We however do not encode all the detail in a series of frames that can be replayed.

Something I found interesting was that in old movies each frame could be enhanced by removing noise using the information from the previous and following frames making them better than the original.

@robotbuilder YUP, that's what I meant if I didn't state it clearly enough. Didn't know about the old movie noise though.

Posted by: @robotbuilder

I now see very little value in the sensor for robot navigation and mapping when compared with the lidar or the sensor lidar it uses.

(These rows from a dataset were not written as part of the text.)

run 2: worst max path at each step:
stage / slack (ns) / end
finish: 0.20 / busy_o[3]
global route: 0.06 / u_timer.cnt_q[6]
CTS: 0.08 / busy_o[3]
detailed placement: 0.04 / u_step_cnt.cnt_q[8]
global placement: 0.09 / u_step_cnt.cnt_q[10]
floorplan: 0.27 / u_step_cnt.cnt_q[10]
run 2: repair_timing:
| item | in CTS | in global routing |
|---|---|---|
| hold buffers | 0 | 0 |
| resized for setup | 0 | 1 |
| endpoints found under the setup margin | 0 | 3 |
--- src/rtl/xirq_pkg.sv ---
package xirq_pkg;
  localparam int unsigned DW     = 32;
  localparam int unsigned AW     = 4;
  localparam int unsigned SEL_W  = 4;
  localparam int unsigned CSRC_W = 2;
  localparam int unsigned N_CLR  = 4;

  typedef enum logic [AW-1:0] {
    A_IMASK   = 4'd0,
    A_EMASK   = 4'd1,
    A_RISE    = 4'd2,
    A_FALL    = 4'd3,
    A_PEND    = 4'd4,
    A_SWTRG   = 4'd5,
    A_PCMODE  = 4'd6,
    A_CSRC_LO = 4'd7,
    A_CSRC_HI = 4'd8,
    A_PSEL0   = 4'd9,
    A_PSEL1   = 4'd10,
    A_PSEL2   = 4'd11,
    A_PSEL3   = 4'd12
  } reg_addr_e;
endpackage

--- src/rtl/xirq_line.sv ---
module xirq_line #(
  parameter bit          IS_CFG   = 1'b1,
  parameter int unsigned WAKE_DLY = 4
) (
  input  logic clk_i,
  input  logic rst_ni,
  input  logic pin_i,
  input  logic rise_en_i,
  input  logic fall_en_i,
  input  logic sw_i,
  input  logic w1c_i,
  input  logic pcmode_i,
  input  logic clr_hit_i,
  output logic trig_o,
  output logic level_o,
  output logic pend_o,
  output logic wake_o
);
  logic s1_q, s2_q, prev_q;
  logic rise_edge, fall_edge;

  always_ff @(posedge clk_i or negedge rst_ni) begin
    if (!rst_ni) begin
      s1_q   <= 1'b0;
      s2_q   <= 1'b0;
      prev_q <= 1'b0;
    end else begin
      s1_q   <= pin_i;
      s2_q   <= s1_q;
      prev_q <= s2_q;
    end
  end

  assign rise_edge = s2_q & ~prev_q;
  assign fall_edge = ~s2_q & prev_q;
  assign level_o   = s2_q;

  if (IS_CFG) begin : g_cfg
    localparam int unsigned CW = $clog2(WAKE_DLY + 1);
    logic          pend_q, wake_q;
    logic [CW-1:0] cnt_q;

    assign trig_o = (rise_edge & rise_en_i) | (fall_edge & fall_en_i) | sw_i;

    // a new trigger wins over a clear in the same cycle
    always_ff @(posedge clk_i or negedge rst_ni) begin
      if (!rst_ni)      pend_q <= 1'b0;
      else if (trig_o)  pend_q <= 1'b1;
      else if (w1c_i)   pend_q <= 1'b0;
    end

    always_ff @(posedge clk_i or negedge rst_ni) begin
      if (!rst_ni) begin
        wake_q <= 1'b0;
        cnt_q  <= '0;
      end else if (trig_o) begin
        wake_q <= 1'b1;
        cnt_q  <= CW'(WAKE_DLY);
      end else if (pcmode_i) begin
        if (clr_hit_i) wake_q <= 1'b0;
      end else if (cnt_q != '0) begin
        cnt_q <= cnt_q - 1'b1;
        if (cnt_q == CW'(1)) wake_q <= 1'b0;
      end
    end

    assign pend_o = pend_q;
    assign wake_o = wake_q;
  end else begin : g_dir
    logic wake_q;
    logic unused_dir;
    assign unused_dir = ^{rise_en_i, fall_en_i, sw_i, w1c_i};
    assign trig_o = rise_edge;
    assign pend_o = 1'b0;

    always_ff @(posedge clk_i or negedge rst_ni) begin
      if (!rst_ni)             wake_q <= 1'b0;
      else if (!pcmode_i)      wake_q <= s2_q;
      else if (rise_edge)      wake_q <= 1'b1;
      else if (clr_hit_i)      wake_q <= 1'b0;
    end

    assign wake_o = wake_q;
  end
endmodule

--- src/rtl/xirq_src_mux.sv ---
module xirq_src_mux
  import xirq_pkg::*;
#(
  parameter int unsigned N_PORTS   = 4,
  parameter int unsigned MUX_LINES = 16
) (
  input  logic [N_PORTS*MUX_LINES-1:0] port_pins_i,
  input  logic [SEL_W*MUX_LINES-1:0]   psel_i,
  output logic [MUX_LINES-1:0]         line_o
);
  for (genvar k = 0; k < MUX_LINES; k++) begin : g_ln
    logic pick;
    always_comb begin
      pick = 1'b0;
      for (int p = 0; p < int'(N_PORTS); p++)
        if (psel_i[SEL_W*k +: SEL_W] == SEL_W'(p)) pick = port_pins_i[p*MUX_LINES + k];
    end
    assign line_o[k] = pick;
  end
endmodule

--- src/rtl/xirq_regs.sv ---
module xirq_regs
  import xirq_pkg::*;
#(
  parameter int unsigned N_LINES   = 24,
  parameter int unsigned N_CFG     = 20,
  parameter int unsigned MUX_LINES = 16
) (
  input  logic                        clk_i,
  input  logic                        rst_ni,
  input  logic                        sel_i,
  input  logic                        we_i,
  input  logic [AW-1:0]               addr_i,
  input  logic [DW-1:0]               wdata_i,
  output logic [DW-1:0]               rdata_o,
  input  logic [N_LINES-1:0]          pend_i,
  output logic [N_LINES-1:0]          imask_o,
  output logic [N_LINES-1:0]          emask_o,
  output logic [N_LINES-1:0]          rise_o,
  output logic [N_LINES-1:0]          fall_o,
  output logic [N_LINES-1:0]          pcmode_o,
  output logic [CSRC_W*N_LINES-1:0]   csrc_o,
  output logic [SEL_W*MUX_LINES-1:0]  psel_o,
  output logic [N_LINES-1:0]          w1c_o,
  output logic [N_LINES-1:0]          sw_o
);
  localparam logic [N_LINES-1:0] CFG_MASK = N_LINES'((64'd1 << N_CFG) - 64'd1);
  localparam int unsigned HALF = DW / CSRC_W;

  logic                       wr;
  logic [N_LINES-1:0]         imask_q, emask_q, rise_q, fall_q, pcmode_q;
  logic [CSRC_W*N_LINES-1:0]  csrc_q;
  logic [SEL_W*MUX_LINES-1:0] psel_q;
  logic [N_LINES-1:0]         wd;

  assign wr = sel_i & we_i;
  assign wd = wdata_i[N_LINES-1:0];

  always_ff @(posedge clk_i or negedge rst_ni) begin
    if (!rst_ni) begin
      imask_q  <= '0;
      emask_q  <= '0;
      rise_q   <= '0;
      fall_q   <= '0;
      pcmode_q <= '0;
    end else if (wr) begin
      case (addr_i)
        A_IMASK:  imask_q  <= wd;
        A_EMASK:  emask_q  <= wd;
        A_RISE:   rise_q   <= wd & CFG_MASK;
        A_FALL:   fall_q   <= wd & CFG_MASK;
        A_PCMODE: pcmode_q <= wd;
        default: ;
      endcase
    end
  end

  // clear-source fields: low half lines in one word, high half in the next
  always_ff @(posedge clk_i or negedge rst_ni) begin
    if (!rst_ni) csrc_q <= '0;
    else if (wr) begin
      for (int k = 0; k < int'(N_LINES); k++) begin
        if ((k < int'(HALF)) && (addr_i == A_CSRC_LO))
          csrc_q[CSRC_W*k +: CSRC_W] <= wdata_i[(CSRC_W*k) % DW +: CSRC_W];
        if ((k >= int'(HALF)) && (addr_i == A_CSRC_HI))
          csrc_q[CSRC_W*k +: CSRC_W] <= wdata_i[(CSRC_W*k) % DW +: CSRC_W];
      end
    end
  end

  always_ff @(posedge clk_i or negedge rst_ni) begin
    if (!rst_ni) psel_q <= '0;
    else if (wr) begin
      for (int i = 0; i < int'(MUX_LINES); i++)
        if (addr_i == AW'(int'(A_PSEL0) + i / 4))
          psel_q[SEL_W*i +: SEL_W] <= wdata_i[SEL_W*(i % 4) +: SEL_W];
    end
  end

  always_comb begin
    rdata_o = '0;
    case (addr_i)
      A_IMASK:  rdata_o[N_LINES-1:0] = imask_q;
      A_EMASK:  rdata_o[N_LINES-1:0] = emask_q;
      A_RISE:   rdata_o[N_LINES-1:0] = rise_q;
      A_FALL:   rdata_o[N_LINES-1:0] = fall_q;
      A_PEND:   rdata_o[N_LINES-1:0] = pend_i;
      A_PCMODE: rdata_o[N_LINES-1:0] = pcmode_q;
      default: ;
    endcase
    for (int k = 0; k < int'(N_LINES); k++) begin
      if ((k < int'(HALF)) && (addr_i == A_CSRC_LO))
        rdata_o[(CSRC_W*k) % DW +: CSRC_W] = csrc_q[CSRC_W*k +: CSRC_W];
      if ((k >= int'(HALF)) && (addr_i == A_CSRC_HI))
        rdata_o[(CSRC_W*k) % DW +: CSRC_W] = csrc_q[CSRC_W*k +: CSRC_W];
    end
    for (int i = 0; i < int'(MUX_LINES); i++)
      if (addr_i == AW'(int'(A_PSEL0) + i / 4))
        rdata_o[SEL_W*(i % 4) +: SEL_W] = psel_q[SEL_W*i +: SEL_W];
  end

  assign w1c_o    = (wr && addr_i == A_PEND)  ? wd : '0;
  assign sw_o     = (wr && addr_i == A_SWTRG) ? (wd & CFG_MASK) : '0;
  assign imask_o  = imask_q;
  assign emask_o  = emask_q;
  assign rise_o   = rise_q;
  assign fall_o   = fall_q;
  assign pcmode_o = pcmode_q;
  assign csrc_o   = csrc_q;
  assign psel_o   = psel_q;
endmodule

--- src/rtl/xirq_ctrl.sv ---
module xirq_ctrl
  import xirq_pkg::*;
#(
  parameter int unsigned N_LINES   = 24,
  parameter int unsigned N_CFG     = 20,
  parameter int unsigned MUX_LINES = 16,
  parameter int unsigned N_PORTS   = 4,
  parameter int unsigned WAKE_DLY  = 4
) (
  input  logic                         clk_i,
  input  logic                         rst_ni,
  input  logic                         bus_sel_i,
  input  logic                         bus_we_i,
  input  logic [AW-1:0]                bus_addr_i,
  input  logic [DW-1:0]                bus_wdata_i,
  output logic [DW-1:0]                bus_rdata_o,
  input  logic [N_PORTS*MUX_LINES-1:0] port_pins_i,
  input  logic [N_LINES-MUX_LINES-1:0] ext_lines_i,
  input  logic [N_CLR-1:0]             clr_pulse_i,
  output logic                         irq_o,
  output logic                         evt_o,
  output logic [N_LINES-1:0]           wake_o
);
  localparam logic [N_LINES-1:0] CFG_MASK = N_LINES'((64'd1 << N_CFG) - 64'd1);

  logic [N_LINES-1:0]         imask_q, emask_q, rise_q, fall_q, pcmode_q;
  logic [CSRC_W*N_LINES-1:0]  csrc_q;
  logic [SEL_W*MUX_LINES-1:0] psel_q;
  logic [N_LINES-1:0]         w1c_vec, sw_vec, trig_vec, level_vec, pend_vec, clr_hit_vec;
  logic [MUX_LINES-1:0]       mux_lines;
  logic [N_LINES-1:0]         raw_lines;

  xirq_regs #(.N_LINES(N_LINES), .N_CFG(N_CFG), .MUX_LINES(MUX_LINES)) u_regs (
    .clk_i    (clk_i),
    .rst_ni   (rst_ni),
    .sel_i    (bus_sel_i),
    .we_i     (bus_we_i),
    .addr_i   (bus_addr_i),
    .wdata_i  (bus_wdata_i),
    .rdata_o  (bus_rdata_o),
    .pend_i   (pend_vec),
    .imask_o  (imask_q),
    .emask_o  (emask_q),
    .rise_o   (rise_q),
    .fall_o   (fall_q),
    .pcmode_o (pcmode_q),
    .csrc_o   (csrc_q),
    .psel_o   (psel_q),
    .w1c_o    (w1c_vec),
    .sw_o     (sw_vec)
  );

  xirq_src_mux #(.N_PORTS(N_PORTS), .MUX_LINES(MUX_LINES)) u_mux (
    .port_pins_i (port_pins_i),
    .psel_i      (psel_q),
    .line_o      (mux_lines)
  );

  assign raw_lines = {ext_lines_i, mux_lines};

  for (genvar l = 0; l < N_LINES; l++) begin : g_line
    assign clr_hit_vec[l] = pcmode_q[l] & clr_pulse_i[csrc_q[CSRC_W*l +: CSRC_W]];

    xirq_line #(.IS_CFG(l < N_CFG), .WAKE_DLY(WAKE_DLY)) u_line (
      .clk_i     (clk_i),
      .rst_ni    (rst_ni),
      .pin_i     (raw_lines[l]),
      .rise_en_i (rise_q[l]),
      .fall_en_i (fall_q[l]),
      .sw_i      (sw_vec[l]),
      .w1c_i     (w1c_vec[l]),
      .pcmode_i  (pcmode_q[l]),
      .clr_hit_i (clr_hit_vec[l]),
      .trig_o    (trig_vec[l]),
      .level_o   (level_vec[l]),
      .pend_o    (pend_vec[l]),
      .wake_o    (wake_o[l])
    );
  end

  // direct lines drive the request by level, configurable ones by pending state
  assign irq_o = |((pend_vec | (level_vec & ~CFG_MASK)) & imask_q);
  assign evt_o = |(trig_vec & emask_q);
endmodule

--- config.mk ---
export PLATFORM = sky130hd
export DESIGN_NAME = xirq_ctrl
export DESIGN_NICKNAME = d
export VERILOG_FILES = /design/src/rtl/xirq_pkg.sv /design/src/rtl/xirq_line.sv /design/src/rtl/xirq_src_mux.sv /design/src/rtl/xirq_regs.sv /design/src/rtl/xirq_ctrl.sv
export SDC_FILE = /design/constraint.sdc
export NUM_CORES = 1
export LEC_CHECK = 0
export ABC_AREA = 1
export BUFFER_PORTS_ARGS = -buffer_cell sky130_fd_sc_hd__buf_2
export CAP_MARGIN = 5
export CELL_PAD_IN_SITES_DETAIL_PLACEMENT = 1
export CELL_PAD_IN_SITES_GLOBAL_PLACEMENT = 2
export CORE_MARGIN = 1.5
export CORE_UTILIZATION = 23
export DETAILED_ROUTE_END_ITERATION = 10
export PLACE_DENSITY_LB_ADDON = 0.1
export SLEW_MARGIN = 20
export SYNTH_ARGS = -nofsm -noshare
export SYNTH_HDL_FRONTEND = slang
export SYNTH_SLANG_ARGS = --single-unit
--- constraint.sdc ---
create_clock -name clk_i -period 1.85 [get_ports clk_i]
set_input_delay 0.37 -clock clk_i [delete_from_list [all_inputs] [get_ports clk_i]]
set_output_delay 0.37 -clock clk_i [all_outputs]
set_load 0.005 [all_outputs]
==> impl_metrics.tcl, run 1 <==
set metrics [dict create \
    cts_tree "done" \
    worstPathArrival_ps 2090 \
    synthTopCellsByArea "dfrtp_1 51%, nand2_1 15%, o21ai_0 7.1%" \
    ir_worst_vdd_uv 625 \
    place_congestion 0.842 \
    root_buffer "clkbuf_16" \
    max-slew-margin-rel_pct 53.2 \
    grt_start_max_net_pins 98 \
    grt_pass1_vias 19372 \
    die-height_microns 295 \
    route.vias.total 18422 \
    diodes 0 \
    slew_viol_final 0 \
    ios 174 \
    synth_seq_area_share_pct 51.0 \
    grt_pass1_wl_microns 127000 \
    dr.pass1.iters 5 \
    place_hpwl_microns 64500 \
    min_period_ps 2460 \
    num-nets-final 3054 \
    post_drt_wl_per_cell_microns 20.9 \
    grt.total_usage_pct 19.6 \
    fin_ws_ps -606 \
    portBuffers 173 \
    yosys.area.top_type "dfrtp_1" \
    synth_area_per_cell_sq_um 8.01 \
    drc 0 \
    p_per_area_mw_per_mm2 1250 \
    overflow 0 \
    end_kind "output port" \
    core_sq_mm 0.0841 \
    fillers 9916 \
    drt-vias-per-instance 4.54 \
    design.die.area_sq_mm 0.0871 \
    setup_viol 34 \
    drive_above_1_share_pct 26.2 \
    violations "setup timing" \
    clk_pin_slew_ps 60 \
    synth-seq-cells 400 \
    antenna_left 0 \
    cp-start-kind "flip-flop" \
    rsz0062_at_grt "yes" \
    area_growth_pct 38.8 \
    required_ps 1480 \
    rows 106 \
    post-place-ws_ps -757 \
    clock_sinks 400 \
    run_status "finished with violations" \
    start_util_pct 23.3 \
    cap_violations 0 \
    antenna_found_initial 0 \
    drt_iter0_markers 948 \
    finalPower_mw 33.9 \
    period_share_pct 133 \
    ys_warn_count 0 \
    clk_latency_ps 620 \
    syn-num-nets 2625 \
    die_x_microns 295 \
    h-tree-depth 2 \
    critical_path_class "reg2out" \
    netlist_area_sq_mm 0.0196 \
    worstPathMaxFanout 2 \
    fin_skew_ps 27.8 \
    p_leak_nw 13.3 \
    finalWirelength_microns 84600 \
    clock_path_buffers 3 \
    synth.top_cell.area_share_pct 51.0 \
    synth_cell_types 29 \
    hold_viol 0 \
    hp-class "in2reg" \
    tightest_slew_ps 684 \
    synth_cells 2449 \
    cts_buffers 52 \
    fmax_mhz 407 \
]
[sequential cells by signal, summed over array words and instances, names as in the netlist]
register / flops
u_regs.pcmode_o: 24
u_regs.imask_o: 24
u_regs.fall_o: 20
g_line.u_line.wake_o: 24
u_regs.emask_o: 24
u_regs.rise_o: 20
g_line.u_line.g_cfg.cnt_q: 60
u_regs.csrc_o: 48
g_line.u_line.s1_q: 24
g_line.u_line.pend_o: 20
u_regs.psel_o: 64
g_line.u_line.prev_q: 24
g_line.u_line.level_o: 24
[timing repair]
action | 4_1_cts | 5_1_grt
buffers inserted | 35 | 15
gates resized for setup | 205 | 72
endpoints found under the hold margin | 159 | 0
hold buffers | 20 | 0
cloned | 2 | 0
setup endpoints to repair | 34 | 40
pin swaps | 91 | 75
[cells by family (layout without fill, tap and decap cells)]
group,Yosys count,after routing,synth area share [%]
compound gates,473,473,13.3
simple gates,1157,1157,24.4
buf+inv,359,831,7.45
fa+ha+maj,60,60,3.83
flops,400,400,51.0
[cell usage after synthesis]
library cell and n:
o21ai_0 277, buf_2 16, a21oi_1 71, o22ai_1 22, o21ai_2 12, a22o_1 3, nand2_2 2, a2111oi_0 12
nor2_2 10, nor2_1 144, nor3_4 1, nand3b_1 14, o21ai_1 39, nand2_1 778, nand4_1 58, buf_4 25
nor2_4 3, inv_2 19, inv_1 223, o2111ai_1 8, nor3_1 1, dfrtp_1 400, a221oi_1 6, ha_1 60
clkbuf_1 75, o211ai_1 18, clkinv_1 1, o21bai_1 5, nand3_1 146
[metrics by stage]
| step | setup TNS, ps | std cells | cell area (sq um) | util, % | hold WS [ps] |
|---|---|---|---|---|---|
| 3_3_place_gp | -36660 | 3902 | 23900 | 28.4 | 218 |
| 5_1_grt | -14160 | 4055 | 27200 | 32.4 | 37.2 |
| 6_report | -11100 | 4055 | 27200 | 32.4 | 40.3 |
| 4_1_cts | -14960 | 4051 | 26900 | 32.0 | 5.28 |
| 3_5_place_dp | -43200 | 3902 | 23900 | 28.4 | 218 |
| 2_1_floorplan | 0 | 2449 | 19600 | - | 74.4 |
[critical path: stages, from the launching register on]
cell	delay, ps
dfrtp_1	360
inv_1	70
nor2_1	40
nand2_1	50
nand2_1	70
inv_1	100
nand2_4	100
nand2_2	110
nand2_2	60
nor2_1	90
nand2_1	70
nor2_2	100
nand2_2	110
buf_2	140
[layout by cell type (no fill, tap or decap), types with 10 or more instances in the layout]
cell type      instances
dlygate4sd3_1         20
dfrtp_1              394
a21oi_1               70
nand2_2               45
buf_4                208
nand2_1              717
nor2_1               107
nor2_2                36
buf_6                 44
o211ai_1              18
clkbuf_16             54
nand4_1               58
o21ai_0              273
ha_1                  60
inv_1                214
nand2_4               16
nor2_4                14
inv_2                 23
o22ai_1               22
buf_12                47
buf_2                166
nand3_1              124
nand3_2               21
o21ai_1               39
clkbuf_8              10
clkinv_2              14
a2111oi_0             12
o21ai_2               15
nand3b_1              14
[path summary, 6_finish.rpt]
kind	start	slack [ps]	cells past startpoint	end
hold / removal	port_pins_i[33]	40	3	g_line[1].u_line.s1_q
min in group asynchronous	rst_ni	210	2	u_regs.pcmode_o[4]
hold reg to reg	g_line[21].u_line.s1_q	340	0	g_line[21].u_line.level_o
setup reg to reg	g_line[6].u_line.level_o	120	12	g_line[6].u_line.g_cfg.cnt_q[2]
setup / recovery	g_line[17].u_line.prev_q	-610	13	evt_o
max in group asynchronous	rst_ni	790	3	u_regs.psel_o[30]
[report_power, final]
| group | total, mW | leakage (nW) | switching (mW) | internal [mW] |
|---|---|---|---|---|
| registers | 12.8 | 4.95 | 1.81 | 11.0 |
| logic | 9.91 | 7.41 | 5.75 | 4.16 |
| clock network | 11.2 | 0.922 | 4.34 | 6.83 |
| total | 33.9 | 13.3 | 11.9 | 22.0 |
[final cells by class]
class	count	area, sq um	share of cell area [%]
Tap cell	1134	1420	5.21
Sequential cell	400	10000	36.8
Timing Repair Buffer	491	4140	15.2
Clock buffer	68	1500	5.52
Inverter	243	955	3.51
Clock inverter	29	373	1.37
Multi-Input combinational cell	1690	8820	32.4
[layer usage]
metal  global-route usage [%]  vias to the layer above  share of wire, %
li1                         -                     8833                 -
met1                     27.3                     9159                48
met2                     31.6                      334                46
met3                     3.13                       96               4.1
met4                     4.77                        0               2.2
met5                        0                        -                 0
Power figures use the tool's default switching activity.
==> inputs of run 2 (changes only) <==
SKIP_LAST_GASP = 1   (was default)
==> impl_metrics.tcl, run 2 (synthesis gave the netlist of run 1 again) <==
set metrics [dict create \
    drt_iter0_markers 982 \
    max-slew-margin-rel_pct 53.0 \
    portBuffers 173 \
    worstPathMaxFanout 3 \
    antenna_left 0 \
    ios 174 \
    final_area_sq_mm 0.0272 \
    drc 0 \
    grt.total_usage_pct 19.6 \
    hold_path_depth 3 \
    required_ps 1480 \
    r2r-start "g_line[6].u_line.level_o" \
    place_hpwl_microns 64500 \
    cap_violations 0 \
    end_kind "output port" \
    h-tree-depth 2 \
    hp-class "in2reg" \
    r2r_slack_ps 100 \
    grt_start_max_net_pins 98 \
    min_to "g_line[1].u_line.s1_q" \
    grt_pass1_wl_microns 127000 \
    violations "setup timing" \
    antenna_found_initial 0 \
    clock_path_buffers 3 \
    period_share_pct 133 \
    p_leak_nw 13.3 \
    place_congestion 0.842 \
    area_growth_pct 38.7 \
    finalWirelength_microns 84600 \
    setup_tns_ps -11340 \
    largest_reg_flops 64 \
    worstPathArrival_ps 2090 \
    overflow 0 \
    die-height_microns 295 \
    slew_viol_final 0 \
    clk_latency_ps 620 \
    hp-start "port_pins_i[33]" \
    run_status "finished with violations" \
    fmax_mhz 406 \
    min_period_ps 2460 \
    clock_sinks 400 \
    core_sq_mm 0.0841 \
    final_common_cell "nand2_1" \
    rsz0062_at_grt "yes" \
    cp-start-kind "flip-flop" \
    start_util_pct 23.3 \
    dr.pass1.iters 5 \
    post_drt_wl_per_cell_microns 20.8 \
    placed_area_sq_mm 0.0239 \
    r2r_cells 12 \
    critical_path_class "reg2out" \
    fin_ws_ps -615 \
    grt_pass1_vias 19346 \
    design.die.area_sq_mm 0.0871 \
    post-place-ws_ps -757 \
    setup_viol 34 \
    route.vias.total 18396 \
    ir_worst_vdd_uv 626 \
    tightest_slew_ps 688 \
    cts_buffers 52 \
    rows 106 \
    layout_common_cells "721 x nand2_1, 394 x dfrtp_1, 274 x o21ai_0" \
    r2r_end "g_line[6].u_line.g_cfg.cnt_q[0]" \
    die_x_microns 295 \
    clk_pin_slew_ps 50 \
    num-nets-final 3058 \
    drt-vias-per-instance 4.53 \
    hold_viol 0 \
    cts_tree "done" \
    root_buffer "clkbuf_16" \
    drive_above_1_share_pct 26.1 \
    fin_skew_ps 27.6 \
    p_per_area_mw_per_mm2 1240 \
]
## run 2: timing repair
action                                  CTS  global route
resized for setup                       168            91
endpoints found under the setup margin   34            40
pin swaps                                88            83
gates cloned                              2             0
hold buffers                             20             0
buffers inserted                         35            18
endpoints found under the hold margin   159             0
## run 2: per-layer routing
layer / track usage [%] / part of all wire (%)
met1: 27.3 / 48
met2: 31.5 / 46
met3: 3.13 / 3.7
met4: 4.77 / 2.2
met5: 0 / 0
## run 2: worst max-delay path by stage
| stage | startpoint | to | slack, ps | cells past startpoint |
|---|---|---|---|---|
| final | u_regs.fall_o[2] | evt_o | -610 | 11 |
| after global routing | u_regs.fall_o[0] | evt_o | -720 | 12 |
| after CTS | g_line[6].u_line.level_o | evt_o | -670 | 11 |
| after detailed placement | bus_addr_i[1] | evt_o | -760 | 13 |
| after global placement | bus_addr_i[1] | evt_o | -780 | 13 |
| after floorplan | bus_addr_i[2] | bus_rdata_o[10] | 110 | 8 |
## run 2: critical path, stage by stage (launching register included)
cell and delay [ps]:
dfrtp_1 400, nand2_1 70, nor2_1 40, nor2_2 170, nand2_2 100, nand2_4 100
nand2_1 60, nor2_1 110, nand2_1 70, nor2_2 100, nand2_2 100, buf_2 140
## run 2: cell type report
type	count	area (sq um)
Fill cell	9926	56900
Sequential cell	400	10000
Multi-Input combinational cell	1690	8790
Timing Repair Buffer	495	4160
Clock buffer	68	1500
Tap cell	1134	1420
Inverter	243	951
Clock inverter	29	373
Antenna cell	1	2.50
## run 2: stage by stage
step	hold slack, ps	power, mW	std cells	util, %
floorplan	74.4	18.0	2449	-
global placement	218	21.9	3902	28.4
detailed placement	218	22.4	3902	28.4
CTS	5.28	34.2	4051	31.9
global route	37.2	36.2	4059	32.4
finish	39.5	33.8	4060	32.4
## run 2: report_power, final
part | switching (mW) | internal [mW]
Combinational | 5.71 | 4.14
Clock | 4.35 | 6.83
Sequential | 1.81 | 11.0
Total | 11.9 | 22.0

The idea that more data is better really is wrong it only creates more computations. The kind of data this sensor returns doesn't make the computations on the data simple. I don't see any practical use for this sensor in a fast moving robot apart from obstacle avoidance.

Pattern Recognition

Didn't buy this thing for it.  Never said it was something I cared about.  Early on, I said it couldn't tell the difference between a ball and a fist and a head.  3D Mapping was/is the ONLY thing I am after with this sensor.  Pattern recognition is a goal for a later generation bot, and @zander convinced me ages ago successfully that image recognition was better handled by a ESP32-CAM.

Mapping

I guess that is where we have a difference of opinion and I'll just move my own way.  Although I agree completely with you that too many points is a waste of time... I totally differ on which one is giving too many points.  I'd rather have 8x8 so I can map 3D space than have 5000 in a disk 5" inches above the floor.  I'm not building a vacuum cleaner.  

Anyone can build a encoder robot that bumps into the wall and do a floor plan.  Having a $99 device that gives me a room plan in 1/15th of a second is not a useful improvement.  Adding all the stuff to make it tilt and do the calculations for that tilt is exactly the same coding that is required to handle the 3D space this thing will give without moving.

Don't get me wrong, I think the rotating ones are technologically cool... especially the ones using wireless power and communications.  But, I think they solve a problem that doesn't interest me - building vacuum cleaners and 2D floor plans.  Inqling the 3rd will be a full height robot and having to know the distances of everything in front of it from 10 cm height to 2 meters above the floor will be necessary.  An 8x8 grid would require little to no movement.  A rotating disk... would be painful to implement and evaluate the tens of thousands of results.

High Speed Navigation / Obstacle Avoidance

Again, not why I bought it, but another mode I discovered in this deeper dive is perfect for high-speed navigation.  This sensor can point strait ahead.  No need to rotate or scan back and forth.  Each of the 64 pixels can have a threshold set.  The pixels pointing at the floor can be set closer so the floor itself doesn't trigger, while the ones above floor level can be set further out.  When anyone of the 64 point's threshold is triggered an interrupt is sent.  IOW, I don't have to write one line of code that keeps checking every pixel... every frame to see if it is about to run into anything.  Just wait for an interrupt... get the quadrant of the obstacle and adjust accordingly. Sounds pretty trick to me.

Multiple Targets Per Pixel

Not exactly sure what to do with this feature or even if I will use it.  But it is possible to set it up to detect and give you the distance for up to 4 objects in each pixel.  You can have it give them to you in strength order or distance order.  

VBR,

Inq

BTW - I did buy one of the 12 meter static Lidars.  If I decide the marginal 4 meter range is a hindrance with this thing.  Just have to do more mechanical stuff to achieve the same thing.  

@zander 

My response though was it wasn't like MPEG which encodes all the details from every frame. We can build up details in a "global representation" but at any given current frame we see very little detail instead we have to move our eyes around to see any real detail in a small area. This was once suggested as a means by which only the detail within that small area need be shown on a tv screen. This would required monitoring what part of the screen you were looking at. The viewer would experience the whole screen as being high definition when it was only HD in the small area being directly viewed.

You might like to google "change blindness" to show how we can miss even large details.